Museum Web Developers

March 10, 2011

Update on collections data and geocoded NRM data

Filed under: collections,data,requestforcomment — mia @ 6:05 pm

I’m glad to see the news about the release of objects from the collections of the Science Museum, the National Media Museum and the National Railway Museum has spread so far and wide already.

A few people have commented on the licence (Creative Commons Attribution-NonCommercial-ShareAlike, CC BY-NC-SA) and on the format (CSV).  As tomorrow is my last day, I can’t really speak for the museum but the intention is to learn from how people use the data – the things they make, the barriers they face, etc – and iterate (as resources allow) until we get to an optimal solution (or solutions). So please get in touch if you’ve got requests or think you can help clear up some of the issues these kinds of projects face, because there’s a good chance you’ll help make a difference.

The licence is a pragmatic solution – it’s clarification of existing terms rather than a change to our terms, because this avoided a need for legal advice, policy review, etc, that would have added several months to the process.

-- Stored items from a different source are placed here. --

Source: an optimization exercise on an open RTL-to-GDS flow (aim: small area, a short achievable clock period and few clock cycles per item). Production flows keep margins and buffers that such runs may drop.
The RTL was checked by simulation tests, not by an equivalence proof against the original design.

<file path="design/flow/run.sh">
#!/bin/bash
# synth_recipe.tcl (not shown) runs the flow's synth.tcl, then flattens the netlist and writes it again
# the make line also repeats each setting of config.mk as NAME=value (left out here)
make -C /OpenROAD-flow-scripts/flow DESIGN_CONFIG=/design/flow/config.mk WORK_HOME=/design/flow/orfs CLKGATE_MAP_FILE= SYNTH_SCRIPT=/design/flow/synth_recipe.tcl finish
</file>
<file path="design/flow/config.mk">
export PLATFORM = sky130hd
export DESIGN_NAME = li_block_engine
export DESIGN_NICKNAME = li_block_engine
export VERILOG_FILES = /design/flow/design.v
export SDC_FILE = /design/flow/constraint.sdc
export NUM_CORES = 8
export LEC_CHECK = 0
export CAP_MARGIN = 20
export CORE_MARGIN = 2
export CORE_UTILIZATION = 30
export PLACE_DENSITY = 0.5
export SLEW_MARGIN = 20
</file>
<file path="design/flow/constraint.sdc">
create_clock -name core_clock -period 10.0 [get_ports {clk}]
set_input_delay 2.0000 -clock core_clock [delete_from_list [all_inputs] [get_ports {clk}]]
set_output_delay 2.0000 -clock core_clock [all_outputs]
set_load 0.01 [all_outputs]
</file>
Source: an optimization exercise on an open RTL-to-GDS flow (aim: small area, a short achievable clock period and few clock cycles). Production flows keep margins and buffers that such runs may drop.
Function was checked by simulation only, so behaviour that the tests miss may differ from the original.
Power figures rest on the tool's default switching activity, not on a simulated workload.

### flow/config.mk
export PLATFORM = sky130hd
export DESIGN_NAME = spsl_core
export DESIGN_NICKNAME = spsl_core
export VERILOG_FILES = /design/flow/design.v
export SDC_FILE = /design/flow/constraint.sdc
export NUM_CORES = 4
export LEC_CHECK = 0
export CAP_MARGIN = 20
export CORE_MARGIN = 2
export CORE_UTILIZATION = 40
export SLEW_MARGIN = 20
### flow/constraint.sdc
create_clock -name core_clock -period 10.0 [get_ports {clk}]
set_input_delay 2.0000 -clock core_clock [delete_from_list [all_inputs] [get_ports {clk}]]
set_output_delay 2.0000 -clock core_clock [all_outputs]
set_load 0.01 [all_outputs]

And yes, I know CSV is quick and dirty, but it’s effective. The museum sector is still working out how to match the resources available with the needs of mash-up type developers who work best with JSON and those who are aiming for linked open data; my hope is that your feedback on this will help museums figure out how to support people using open data in various forms. A simple solution like this also means it’s easy for the museum to re-run the export to update the data as time goes on, and that anyone, geek or not, can open the files without being startled by angle brackets and acronyms. Also, did I mention it was quick?

Finally, we’ve already had some useful feedback and even some improved files. Richard Light sent us a geocoded version of records from the National Railway Museum (NRM) (index of locations: http://api.sciencemuseum.org.uk/collections/updates_from_other_people/Richard_Light/nrm-geo-sort.xml (63kb), full file http://api.sciencemuseum.org.uk/collections/updates_from_other_people/Richard_Light/nrm-geo.xml – 20mb, browser-beware).

I’ll let Richard explain in his own words:

I converted the source CSV to XML using my CSV Converter program, which is a home-made program I wrote to do a “mail-merge” on CSV data, with the aim of easily generating other formats such as XML.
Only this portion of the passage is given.